Saat dikonfirmasi, salah seorang guru yang disebut bernama M menyampaikan bahwa proyek rehabilitasi tersebut merupakan bantuan pascabencana dengan nilai sekitar Rp1 miliar. Namun, informasi berbeda diperoleh dari sumber lain yang meminta identitasnya tidak dipublikasikan. Sumber tersebut menyebutkan bahwa nilai bantuan yang diterima sekolah mencapai Rp1,6 miliar.
Perbedaan informasi mengenai nilai bantuan tersebut menimbulkan tanda tanya dan memunculkan dugaan adanya ketidaksesuaian data yang perlu diklarifikasi oleh pihak terkait. Meski demikian, hingga saat ini belum terdapat bukti yang dapat memastikan adanya penyimpangan dalam pelaksanaan proyek tersebut.
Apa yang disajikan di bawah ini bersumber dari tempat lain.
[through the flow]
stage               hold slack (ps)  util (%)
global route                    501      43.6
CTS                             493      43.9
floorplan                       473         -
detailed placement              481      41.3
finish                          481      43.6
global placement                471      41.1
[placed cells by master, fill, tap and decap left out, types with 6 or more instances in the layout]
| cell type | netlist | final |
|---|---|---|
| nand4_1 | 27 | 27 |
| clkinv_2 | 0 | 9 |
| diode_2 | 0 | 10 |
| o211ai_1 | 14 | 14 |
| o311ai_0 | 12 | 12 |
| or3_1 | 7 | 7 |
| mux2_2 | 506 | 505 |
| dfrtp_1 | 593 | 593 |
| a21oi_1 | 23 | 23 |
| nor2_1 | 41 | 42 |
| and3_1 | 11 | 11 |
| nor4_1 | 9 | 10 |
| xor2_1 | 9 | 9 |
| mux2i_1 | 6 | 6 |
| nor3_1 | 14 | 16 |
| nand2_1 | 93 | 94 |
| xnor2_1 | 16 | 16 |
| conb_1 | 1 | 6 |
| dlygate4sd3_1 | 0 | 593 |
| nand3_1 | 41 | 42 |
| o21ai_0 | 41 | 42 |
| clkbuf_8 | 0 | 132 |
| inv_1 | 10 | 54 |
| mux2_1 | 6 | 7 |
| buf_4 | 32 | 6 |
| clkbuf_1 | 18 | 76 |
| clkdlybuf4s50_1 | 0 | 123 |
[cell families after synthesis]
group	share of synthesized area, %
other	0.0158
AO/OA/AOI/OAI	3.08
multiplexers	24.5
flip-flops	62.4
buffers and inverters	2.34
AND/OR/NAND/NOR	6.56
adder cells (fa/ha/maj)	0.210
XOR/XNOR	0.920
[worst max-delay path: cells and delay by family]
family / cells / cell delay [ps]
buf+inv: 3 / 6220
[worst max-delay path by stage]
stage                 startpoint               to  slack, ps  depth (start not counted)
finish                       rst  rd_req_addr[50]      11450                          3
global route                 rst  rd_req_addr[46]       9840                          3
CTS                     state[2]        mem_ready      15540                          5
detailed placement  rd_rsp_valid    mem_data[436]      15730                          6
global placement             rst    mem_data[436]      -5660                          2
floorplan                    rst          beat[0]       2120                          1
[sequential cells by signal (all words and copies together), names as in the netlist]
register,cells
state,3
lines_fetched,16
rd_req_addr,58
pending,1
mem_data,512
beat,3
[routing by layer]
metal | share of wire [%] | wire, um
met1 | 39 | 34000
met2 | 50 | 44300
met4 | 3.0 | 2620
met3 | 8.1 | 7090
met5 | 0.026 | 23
Sementara itu, Kepala SMAN 1 Bintang Bayu, S, menurut keterangan pihak sekolah, sedang menghadiri rapat di Kantor Dinas Pendidikan Provinsi Sumatera Utara saat upaya konfirmasi dilakukan. Upaya meminta penjelasan melalui pesan singkat juga telah dilakukan, namun hingga berita ini diturunkan belum diperoleh tanggapan.
Masyarakat berharap Dinas Pendidikan Provinsi Sumatera Utara segera melakukan pengecekan dan memberikan penjelasan resmi terkait sumber dana, nilai anggaran, serta mekanisme pelaksanaan proyek rehabilitasi tersebut. Transparansi dinilai penting agar program pembangunan dan revitalisasi sekolah yang menjadi bagian dari upaya peningkatan mutu pendidikan dapat berjalan sesuai ketentuan dan terhindar dari berbagai spekulasi.
Hingga berita ini diterbitkan, pihak sekolah maupun Dinas Pendidikan Provinsi Sumatera Utara masih diberikan ruang untuk menyampaikan klarifikasi guna menjaga prinsip pemberitaan yang berimbang.